Antibacterial Agent Preserves Arson Evidence

According to the findings of a new study presented at the American Chemical Society national meeting in San Diego, an ingredient in antibacterial soaps can help arson investigators solve crimes. Chemists have found that if they coat soil samples from a crime scene with the antimicrobial agent triclosan, they can preserve gasoline residue, which is a chemical signature for arson. When crime-scene investigators suspect arson, they collect soil at the scene of the fire. But sometimes those soil samples sit for weeks or months before they are analysed, says Dee Ann Turner, a graduate student at Indiana University-Purdue University Indianapolis (IUPUI). During that time, microbes break down gasoline and alter its chemical fingerprint. In some cases, investigators can’t determine if arson caused the fire because the evidence has degraded. To study microbial degradation of gasoline in soil, Turner and IUPUI analytical chemistry professor John V. Goodpaster first needed to simulate arson.

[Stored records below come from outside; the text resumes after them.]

File: config.mk
export PLATFORM = sky130hd
export DESIGN_NAME = addr_gen_stage_flat
export DESIGN_NICKNAME = d
export VERILOG_FILES = /design/src/rtl/lc3_pkg.sv /design/src/rtl/addr_gen_stage_if.sv /design/src/rtl/cc_reg.sv /design/src/rtl/addr_gen_stage.sv /design/src/flat_wrapper.sv
export SDC_FILE = /design/constraint.sdc
export NUM_CORES = 1
export LEC_CHECK = 0
export CORE_MARGIN = 1
export CORE_UTILIZATION = 50
export DETAILED_ROUTE_END_ITERATION = 16
export PLACE_DENSITY = 0.93
export SLEW_MARGIN = 10
export SYNTH_ARGS = -nofsm -noshare
export SYNTH_HDL_FRONTEND = slang
export SYNTH_SLANG_ARGS = --single-unit
File: constraint.sdc
create_clock -name Clk -period 7.15 [get_ports Clk]
set_input_delay 0.715 -clock Clk [delete_from_list [all_inputs] [get_ports Clk]]
set_output_delay 0.715 -clock Clk [all_outputs]
set_load 0.1 [all_outputs]
File: src/rtl/lc3_pkg.sv
// rtl/lc3_pkg.sv - shared LC-3 datapath types and widths
package lc3_pkg;

  localparam int WORD_W = 16;

  typedef enum logic {
    ADDR1_PC    = 1'b0,
    ADDR1_BASER = 1'b1
  } addr1_sel_e;

  typedef enum logic [1:0] {
    ADDR2_ZERO  = 2'b00,
    ADDR2_OFF6  = 2'b01,
    ADDR2_OFF9  = 2'b10,
    ADDR2_OFF11 = 2'b11
  } addr2_sel_e;

endpackage

File: src/rtl/addr_gen_stage_if.sv
// rtl/addr_gen_stage_if.sv - upstream/downstream bus of the address-generation stage
interface addr_gen_stage_if;
  import lc3_pkg::*;

  logic              InValid;
  logic              InReady;
  logic [WORD_W-1:0] IR;
  logic [WORD_W-1:0] PC;
  logic [WORD_W-1:0] BaseR;
  addr1_sel_e        Addr1Sel;
  addr2_sel_e        Addr2Sel;
  logic              BrCheck;
  logic              CCLoad;
  logic [WORD_W-1:0] CCValue;
  logic              OutValid;
  logic              OutReady;
  logic [WORD_W-1:0] Addr;
  logic              Taken;

  modport master (
    output InValid, IR, PC, BaseR, Addr1Sel, Addr2Sel, BrCheck, CCLoad, CCValue, OutReady,
    input  InReady, OutValid, Addr, Taken
  );

  modport slave (
    input  InValid, IR, PC, BaseR, Addr1Sel, Addr2Sel, BrCheck, CCLoad, CCValue, OutReady,
    output InReady, OutValid, Addr, Taken
  );

endinterface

To do so, they enlisted help from a firefighter, who threw gasoline-filled beer bottles on the ground. After the fire burned out, the researchers collected soil in paint cans, covered half the samples with a 2% solution of triclosan in 0.2 M sodium hydroxide, and sealed the cans. After 60 days, the researchers analysed the volatile components of the samples using gas chromatography/mass spectrometry. In the untreated soil, the researchers found an altered and unpredictable ratio of five chemicals that are typically used to fingerprint gasoline. But the triclosan-treated soil retained the normal gasoline signature. The signature was still evident when the researchers let the soil sit for 140 days. Freezing soil samples might also stop the degradation, Turner says, but that’s not always practical. The best way to stop degradation, she adds, is to preserve the evidence when it is collected.